Monday, January 28, 2013

"It's so nice to see you feeling better..."

Honestly, it's just nice to feel anything at all. I've never been so happy for the days that make me cry, slam doors, or spin in circles. I can be sad, pissed off, or crazy-happy and just "be."

I was asked by a former therapist for permission to use my artwork in a presentation which she will be giving. Of course, I gave it to her. Art has been the dynamite to the cold, dark walls around my past. I spent years completely closed to any indication that there was anything "wrong" with me. I was dying at my own hands, but nothing came out when asked, "Mandi, what is behind all of this? What do you feel?" Nothing. Therapists talked at me for years. I listened intently to others share their pain, but couldn't touch mine. I knew they were probably right, something was probably there, but it was too deep to even see the wounds or hear the screams.

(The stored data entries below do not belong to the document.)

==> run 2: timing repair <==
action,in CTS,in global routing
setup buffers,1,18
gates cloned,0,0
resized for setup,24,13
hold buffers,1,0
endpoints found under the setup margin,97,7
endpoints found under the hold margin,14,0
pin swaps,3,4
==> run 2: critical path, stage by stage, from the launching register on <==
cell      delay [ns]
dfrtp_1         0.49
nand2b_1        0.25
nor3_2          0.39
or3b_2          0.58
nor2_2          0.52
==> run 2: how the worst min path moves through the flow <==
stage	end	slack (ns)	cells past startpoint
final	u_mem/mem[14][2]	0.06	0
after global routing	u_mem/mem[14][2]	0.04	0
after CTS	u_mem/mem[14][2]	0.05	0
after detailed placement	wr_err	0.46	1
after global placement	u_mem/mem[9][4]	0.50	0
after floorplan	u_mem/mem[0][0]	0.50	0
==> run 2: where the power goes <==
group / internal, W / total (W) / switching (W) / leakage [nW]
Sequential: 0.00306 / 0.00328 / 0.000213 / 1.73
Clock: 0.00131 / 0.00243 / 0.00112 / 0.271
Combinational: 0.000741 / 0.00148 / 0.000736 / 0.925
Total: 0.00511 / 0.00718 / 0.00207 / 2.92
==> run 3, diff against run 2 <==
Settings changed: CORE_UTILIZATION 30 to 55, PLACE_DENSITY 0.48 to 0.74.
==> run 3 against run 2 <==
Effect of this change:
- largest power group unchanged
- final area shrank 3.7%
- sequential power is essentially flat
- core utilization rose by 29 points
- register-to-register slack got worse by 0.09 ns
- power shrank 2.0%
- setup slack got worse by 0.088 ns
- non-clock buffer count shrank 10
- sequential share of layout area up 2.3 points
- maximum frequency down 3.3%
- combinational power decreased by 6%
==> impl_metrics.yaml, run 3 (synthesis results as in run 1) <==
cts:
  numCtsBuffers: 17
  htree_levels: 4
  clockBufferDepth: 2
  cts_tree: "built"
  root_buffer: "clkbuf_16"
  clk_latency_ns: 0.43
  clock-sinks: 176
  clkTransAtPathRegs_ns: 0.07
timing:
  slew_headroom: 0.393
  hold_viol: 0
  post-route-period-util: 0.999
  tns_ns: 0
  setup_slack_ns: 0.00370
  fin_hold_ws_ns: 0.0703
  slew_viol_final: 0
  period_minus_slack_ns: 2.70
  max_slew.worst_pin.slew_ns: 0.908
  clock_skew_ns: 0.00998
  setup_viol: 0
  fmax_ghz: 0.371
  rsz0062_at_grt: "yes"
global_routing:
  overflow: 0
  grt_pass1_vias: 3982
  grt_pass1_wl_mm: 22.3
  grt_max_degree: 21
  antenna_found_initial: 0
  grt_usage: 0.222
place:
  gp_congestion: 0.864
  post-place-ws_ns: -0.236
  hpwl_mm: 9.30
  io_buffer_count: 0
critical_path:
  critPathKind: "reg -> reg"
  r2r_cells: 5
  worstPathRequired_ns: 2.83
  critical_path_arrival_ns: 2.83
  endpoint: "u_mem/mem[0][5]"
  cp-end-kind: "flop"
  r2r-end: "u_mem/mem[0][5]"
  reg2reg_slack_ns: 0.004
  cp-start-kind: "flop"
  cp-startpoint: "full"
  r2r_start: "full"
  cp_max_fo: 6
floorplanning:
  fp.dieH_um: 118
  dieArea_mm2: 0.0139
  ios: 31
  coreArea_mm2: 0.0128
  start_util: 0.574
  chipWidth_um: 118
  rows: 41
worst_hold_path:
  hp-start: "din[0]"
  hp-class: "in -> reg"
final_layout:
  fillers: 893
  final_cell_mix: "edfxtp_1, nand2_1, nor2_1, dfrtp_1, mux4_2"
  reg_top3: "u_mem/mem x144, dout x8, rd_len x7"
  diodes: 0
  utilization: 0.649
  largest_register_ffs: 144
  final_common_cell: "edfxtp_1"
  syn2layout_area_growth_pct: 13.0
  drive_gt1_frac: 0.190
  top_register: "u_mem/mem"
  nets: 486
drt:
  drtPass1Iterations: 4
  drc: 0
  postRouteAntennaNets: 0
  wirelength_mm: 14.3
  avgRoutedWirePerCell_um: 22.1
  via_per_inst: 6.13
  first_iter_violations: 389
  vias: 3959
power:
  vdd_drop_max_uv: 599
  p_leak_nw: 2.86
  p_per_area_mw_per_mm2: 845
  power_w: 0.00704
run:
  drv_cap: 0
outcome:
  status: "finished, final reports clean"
`config.mk`:
```
export PLATFORM = sky130hd
export DESIGN_NAME = div_issue_ctrl
export DESIGN_NICKNAME = d
export VERILOG_FILES = /design/src/rtl/div_pkg.sv /design/src/rtl/div_req_fifo.sv /design/src/rtl/div_issue_ctrl.sv
export SDC_FILE = /design/constraint.sdc
export NUM_CORES = 1
export LEC_CHECK = 0
export ABC_AREA = 1
export CORE_MARGIN = 1.5
export CORE_UTILIZATION = 45
export DETAILED_ROUTE_END_ITERATION = 7
export DONT_BUFFER_PORTS = 1
export SLEW_MARGIN = 20
export SYNTH_ARGS = -nofsm -noshare
export SYNTH_HDL_FRONTEND = slang
export SYNTH_SLANG_ARGS = --single-unit
export TNS_END_PERCENT = 30
```
`constraint.sdc`:
```
create_clock -name clk -period 3.9 [get_ports clk]
set_input_delay 0.195 -clock clk [delete_from_list [all_inputs] [get_ports clk]]
set_output_delay 0.195 -clock clk [all_outputs]
set_load 0.05 [all_outputs]
```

Enter, a kind, soft-spoken art therapist that could piss me off like no one ever could. She didn't stop being nice despite my tantrums! I hated art. I had never taken an art class in my life. I had no desire to draw, paint, sculpt, or whatever she wanted me to do. I was an intellectually-minded, 20-something with aspirations of academia and research. "Don't make me paint, it's messy and I am scared that I won't be able to do it!" Oh! How I hated that I might not be good at something!

 But I was instantly hooked. There was something about moving that brush across a surface and making it come to life that made me listen to myself. I wanted to do this. No, I needed to do this.

Years went by before I could see how much I needed art. Art blasted away all of the inhibitions that my intellectual mind put on my feelings and allowed the pure, real, raw feelings to spill out...little by little, year after year. Now, I know that it saved me from my own hands. The hands that were trying to squish the life right out of me, were also the hands that would create the way to crawl out of the darkness. Now these same hands just want to express whatever is right here, joy or sorrow, anger or excitement, frustration or love are all possible! I can give hugs and receive hugs without feeling as if I will turn to stone. I can hold it all by the hand and let it be here. I'm so glad I'm finally here.